But the best defense actually comes from Autostraddle's Hogan, who also acknowledged deep problems in the show's treatment of the issue. "At its core, Pretty Little Liars is a story about the way men assume ownership over women’s bodies, strip away their agency, deprive them of their of autonomy, deny them subjectivity, and silence them. It’s a story about how female victims are blamed for the crimes perpetrated against them by men," she writes. "The true villain of Pretty Little Liars is Kenneth DiLaurentis, and in painting Charlotte as a sympathetic character who was the ultimate female victim of the grossness of the patriarchy, the show elevated the very best things about itself."
What comes next?
It's not clear what role, if any, Charlotte will play in the show when it returns in January. At the end of Tuesday's episode, it leaped forward five years; the Liars were about to graduate from high school when the Charlotte revelations came out, and in the final scene, they were a year out of college, with Alison married and teaching at Rosewood High. The other Liars barge into her classroom and warn her to get out because "he" is coming.

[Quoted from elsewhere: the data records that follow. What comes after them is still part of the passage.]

==> src/sv/udds_pkg.sv <==
`default_nettype none
// ----------------------------------------------------------------------------
// udds_pkg
// Beat types and fixed codes for the up/down digital potentiometer stepper.
// ----------------------------------------------------------------------------
package udds_pkg;

    localparam int PCT_W     = 7;
    localparam int POS_OUT_W = 7;
    localparam int PCT_MAX   = 100;

    localparam logic OP_TICK = 1'b0;
    localparam logic OP_SET  = 1'b1;

    typedef struct packed {
        logic             opcode;
        logic [PCT_W-1:0] set_percent;
        logic             reset_request;
    } udds_in_t;

    typedef struct packed {
        logic                 step_clock;
        logic                 up_direction;
        logic [POS_OUT_W-1:0] position;
        logic                 position_valid;
        logic [POS_OUT_W-1:0] target_position;
        logic                 busy_res;
        logic                 rejected;
    } udds_out_t;

endpackage
`default_nettype wire

==> src/sv/updown_digipot_stepper.sv <==
`default_nettype none
// ----------------------------------------------------------------------------
// updown_digipot_stepper
// Step clock and direction driver for an up/down-clocked digital potentiometer.
//
// s_valid/s_ready/s_data carry command beats: a timer tick (opcode tick) or a
// set of a new target percent, optionally with a homing request. Each input
// beat yields exactly one result beat on m_valid/m_ready/m_data with the step
// clock level, direction, tracked wiper position, target and busy flag after
// that beat; a percent above 100 returns rejected with no state change.
// The result beat passes the input register, then the state update into the
// result register, before it is valid; a stall can hold it in either. One
// beat is taken every cycle while the receiver does not stall; the rate is set
// by the state update loop.
// Reset (aresetn low, synchronous) leaves the driver idle, clock high,
// direction up, position unknown and target at the top position.
// When the receiver stalls, the result register holds its beat, the state is
// frozen, and s_ready drops as soon as the input register also holds a beat.
// ----------------------------------------------------------------------------
module updown_digipot_stepper #(
    parameter int NUM_POSITIONS = 128,
    parameter int HOMING_EXTRA  = 10
) (
    input  wire logic                aclk,
    input  wire logic                aresetn,
    input  wire logic                s_valid,
    output logic                     s_ready,
    input  wire udds_pkg::udds_in_t  s_data,
    output logic                     m_valid,
    input  wire logic                m_ready,
    output udds_pkg::udds_out_t      m_data
);
    import udds_pkg::*;

    logic     q_valid;
    logic     q_ready;
    udds_in_t q_data;

    udds_in_reg u_in_reg (
        .aclk    (aclk),
        .aresetn (aresetn),
        .s_valid (s_valid),
        .s_ready (s_ready),
        .s_data  (s_data),
        .q_valid (q_valid),
        .q_ready (q_ready),
        .q_data  (q_data)
    );

    udds_core #(
        .NUM_POSITIONS (NUM_POSITIONS),
        .HOMING_EXTRA  (HOMING_EXTRA)
    ) u_core (
        .aclk     (aclk),
        .aresetn  (aresetn),
        .in_valid (q_valid),
        .in_ready (q_ready),
        .in_data  (q_data),
        .m_valid  (m_valid),
        .m_ready  (m_ready),
        .m_data   (m_data)
    );

endmodule
`default_nettype wire

==> src/sv/udds_in_reg.sv <==
`default_nettype none
// ----------------------------------------------------------------------------
// udds_in_reg
// Input register stage: holds one command beat for the stepper core.
// ----------------------------------------------------------------------------
module udds_in_reg (
    input  wire logic               aclk,
    input  wire logic               aresetn,
    input  wire logic               s_valid,
    output logic                    s_ready,
    input  wire udds_pkg::udds_in_t s_data,
    output logic                    q_valid,
    input  wire logic               q_ready,
    output udds_pkg::udds_in_t      q_data
);
    import udds_pkg::*;

    logic     valid_reg;
    udds_in_t data_reg;

    assign s_ready = !valid_reg || q_ready;
    assign q_valid = valid_reg;
    assign q_data  = data_reg;

    always_ff @(posedge aclk) begin
        if (!aresetn) begin
            valid_reg <= 1'b0;
        end else if (s_ready) begin
            valid_reg <= s_valid;
        end
    end

    always_ff @(posedge aclk) begin
        if (s_ready && s_valid) begin
            data_reg <= s_data;
        end
    end

endmodule
`default_nettype wire

==> src/sv/udds_core.sv <==
`default_nettype none
// ----------------------------------------------------------------------------
// udds_core
// Stepper state update and result register: one command or tick per beat.
// ----------------------------------------------------------------------------
module udds_core #(
    parameter int NUM_POSITIONS = 128,
    parameter int HOMING_EXTRA  = 10
) (
    input  wire logic               aclk,
    input  wire logic               aresetn,
    input  wire logic               in_valid,
    output logic                    in_ready,
    input  wire udds_pkg::udds_in_t in_data,
    output logic                    m_valid,
    input  wire logic               m_ready,
    output udds_pkg::udds_out_t     m_data
);
    import udds_pkg::*;

    localparam int POS_W   = $clog2(NUM_POSITIONS);
    localparam int HOME_W  = $clog2(NUM_POSITIONS + HOMING_EXTRA + 1);
    localparam int LUT_N   = 2 ** PCT_W;

    localparam logic [POS_W-1:0]  POS_TOP    = POS_W'(NUM_POSITIONS - 1);
    localparam logic [HOME_W-1:0] HOME_TOTAL = HOME_W'(NUM_POSITIONS + HOMING_EXTRA);
    localparam logic [PCT_W-1:0]  PCT_LIMIT  = PCT_W'(PCT_MAX);

    typedef logic [POS_W-1:0] lut_t [0:LUT_N-1];

    function automatic lut_t build_lut();
        lut_t t;
        for (int i = 0; i < LUT_N; i++) begin
            if (i <= PCT_MAX) begin
                t[i] = POS_W'((i * (NUM_POSITIONS - 1)) / PCT_MAX);
            end else begin
                t[i] = '0;
            end
        end
        return t;
    endfunction

    localparam lut_t TARGET_LUT = build_lut();

    logic              clk_level_reg, clk_level_next;
    logic              dir_up_reg, dir_up_next;
    logic [POS_W-1:0]  wiper_pos_reg, wiper_pos_next;
    logic              wiper_known_reg, wiper_known_next;
    logic [POS_W-1:0]  target_reg, target_next;
    logic [HOME_W-1:0] home_cnt_reg, home_cnt_next;
    logic              running_reg, running_next;
    logic              rej;
    logic              fire;
    logic              out_valid_reg;
    udds_out_t         out_reg, out_next;
    logic [POS_W+POS_OUT_W-1:0] pos_ext, tgt_ext;

    assign in_ready = !out_valid_reg || m_ready;
    assign fire     = in_valid && in_ready;
    assign m_valid  = out_valid_reg;
    assign m_data   = out_reg;

    always_comb begin
        clk_level_next   = clk_level_reg;
        dir_up_next      = dir_up_reg;
        wiper_pos_next   = wiper_pos_reg;
        wiper_known_next = wiper_known_reg;
        target_next      = target_reg;
        home_cnt_next    = home_cnt_reg;
        running_next     = running_reg;
        rej              = 1'b0;
        if (in_data.opcode == OP_SET) begin
            if (in_data.set_percent > PCT_LIMIT) begin
                rej = 1'b1;
            end else begin
                target_next = TARGET_LUT[in_data.set_percent];
                if ((home_cnt_reg != '0) || in_data.reset_request || !wiper_known_reg) begin
                    home_cnt_next    = HOME_TOTAL;
                    dir_up_next      = 1'b1;
                    wiper_known_next = 1'b0;
                    wiper_pos_next   = '0;
                end
                running_next = 1'b1;
            end
        end else if (running_reg) begin
            if (!clk_level_reg) begin
                clk_level_next = 1'b1;
                if ((home_cnt_reg == '0) && wiper_known_reg && (wiper_pos_reg == target_reg)) begin
                    running_next = 1'b0;
                end
            end else if (home_cnt_reg != '0) begin
                home_cnt_next  = home_cnt_reg - 1'b1;
                clk_level_next = 1'b0;
                if (home_cnt_reg == HOME_W'(1)) begin
                    wiper_pos_next   = POS_TOP;
                    wiper_known_next = 1'b1;
                end
            end else if (wiper_pos_reg < target_reg) begin
                dir_up_next    = 1'b1;
                wiper_pos_next = wiper_pos_reg + 1'b1;
                clk_level_next = 1'b0;
            end else if (wiper_pos_reg > target_reg) begin
                dir_up_next    = 1'b0;
                wiper_pos_next = wiper_pos_reg - 1'b1;
                clk_level_next = 1'b0;
            end
        end
    end

    always_comb begin
        pos_ext = {{POS_OUT_W{1'b0}}, wiper_pos_next};
        tgt_ext = {{POS_OUT_W{1'b0}}, target_next};
        out_next.step_clock      = clk_level_next;
        out_next.up_direction    = dir_up_next;
        out_next.position        = wiper_known_next ? pos_ext[POS_OUT_W-1:0] : '0;
        out_next.position_valid  = wiper_known_next;
        out_next.target_position = tgt_ext[POS_OUT_W-1:0];
        out_next.busy_res        = running_next;
        out_next.rejected        = rej;
    end

    always_ff @(posedge aclk) begin
        if (!aresetn) begin
            clk_level_reg   <= 1'b1;
            dir_up_reg      <= 1'b1;
            wiper_pos_reg   <= '0;
            wiper_known_reg <= 1'b0;
            target_reg      <= POS_TOP;
            home_cnt_reg    <= '0;
            running_reg     <= 1'b0;
            out_valid_reg   <= 1'b0;
        end else begin
            if (fire) begin
                clk_level_reg   <= clk_level_next;
                dir_up_reg      <= dir_up_next;
                wiper_pos_reg   <= wiper_pos_next;
                wiper_known_reg <= wiper_known_next;
                target_reg      <= target_next;
                home_cnt_reg    <= home_cnt_next;
                running_reg     <= running_next;
            end
            if (in_ready) begin
                out_valid_reg <= in_valid;
            end
        end
    end

    always_ff @(posedge aclk) begin
        if (fire) begin
            out_reg <= out_next;
        end
    end

    a_known_not_homing: assert property (@(posedge aclk) disable iff (!aresetn)
        wiper_known_reg |-> (home_cnt_reg == '0))
        else $error("wiper known during homing run");

    a_idle_clock_high: assert property (@(posedge aclk) disable iff (!aresetn)
        !running_reg |-> clk_level_reg)
        else $error("step clock low while idle");

    a_home_cnt_range: assert property (@(posedge aclk) disable iff (!aresetn)
        home_cnt_reg <= HOME_TOTAL)
        else $error("homing count out of range");

    a_stall_freezes: assert property (@(posedge aclk) disable iff (!aresetn)
        (out_valid_reg && !m_ready) |=>
            ($stable(wiper_pos_reg) && $stable(home_cnt_reg) && $stable(running_reg)))
        else $error("state advanced while result stalled");

    a_unknown_pos_zero: assert property (@(posedge aclk) disable iff (!aresetn)
        !wiper_known_reg |-> (wiper_pos_reg == '0))
        else $error("position nonzero while unknown");

endmodule
`default_nettype wire
--- src/design/gasa_pkg.sv ---
// ----------------------------------------------------------------------------
// Glyph atlas shelf allocator package
// Beat types, result status codes and fixed constants of the allocator.
// ----------------------------------------------------------------------------
package gasa_pkg;

  localparam int GLYPH_PT_W = 10;
  localparam logic [GLYPH_PT_W-1:0] GLYPH_PT_RESET = 10'd16;
  localparam logic [GLYPH_PT_W-1:0] GLYPH_PT_MIN   = 10'd2;

  // A new page is 64 pixels wide per font point.
  localparam int PAGE_WIDTH_SHIFT = 6;

  // Division by five as a multiply and shift, exact for dividends below 2^15.
  localparam int DIV5_MUL_W = 16;
  localparam logic [DIV5_MUL_W-1:0] DIV5_MUL = 16'd52429;
  localparam int DIV5_SHIFT = 18;

  typedef enum logic [1:0] {
    ST_PLACED   = 2'd0,
    ST_NEW_PAGE = 2'd1,
    ST_TOO_BIG  = 2'd2,
    ST_NO_PAGES = 2'd3
  } status_t;

  typedef struct packed {
    logic [11:0] glyph_width;
    logic [11:0] glyph_height;
  } glyph_req_t;

  typedef struct packed {
    status_t     status;
    logic [7:0]  page_index;
    logic [10:0] pos_x;
    logic [11:0] pos_y;
  } glyph_res_t;

endpackage
`config.mk`:
```
export PLATFORM = sky130hd
export DESIGN_NAME = ntfs_run_list_decoder
export DESIGN_NICKNAME = d
export VERILOG_FILES = /design/src/sv/ntrl_pkg.sv /design/src/sv/ntfs_run_list_decoder.sv /design/src/sv/ntrl_core.sv /design/src/sv/ntrl_outq.sv
export SDC_FILE = /design/constraint.sdc
export NUM_CORES = 2
export LEC_CHECK = 0
export ABC_AREA = 0
export BUFFER_PORTS_ARGS = -buffer_cell sky130_fd_sc_hd__clkbuf_2
export CORE_AREA = 3 3 255 257
export CTS_CLUSTER_DIAMETER = 50
export DETAILED_ROUTE_END_ITERATION = 10
export DIE_AREA = 0 0 258 260
export PLACE_DENSITY = 0.77
export SYNTH_ARGS = -nofsm -noshare
export SYNTH_HDL_FRONTEND = slang
export SYNTH_SLANG_ARGS = --single-unit
```
`constraint.sdc`:
```
create_clock -name clk -period 8.9 [get_ports clk]
set_input_delay 1.335 -clock clk [delete_from_list [all_inputs] [get_ports clk]]
set_output_delay 1.335 -clock clk [all_outputs]
set_load 0.02 [all_outputs]
```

It's unclear who "he" is, and I sure as hell hope the line doesn't refer to Charlotte. But the best-case scenario would be for the show to find a way to redeem her. It has a tendency to make previously reviled characters — notably Mona and Alison — sympathetic, at times more so than the Liars, and letting Charlotte be a hero would at least do something to make up for the problematic nature of the character to date.
Correction: This post originally said that Bethany Young killed a nurse at Radley; she killed Mrs. Cavanaugh, a former nurse who was then a patient at Radley.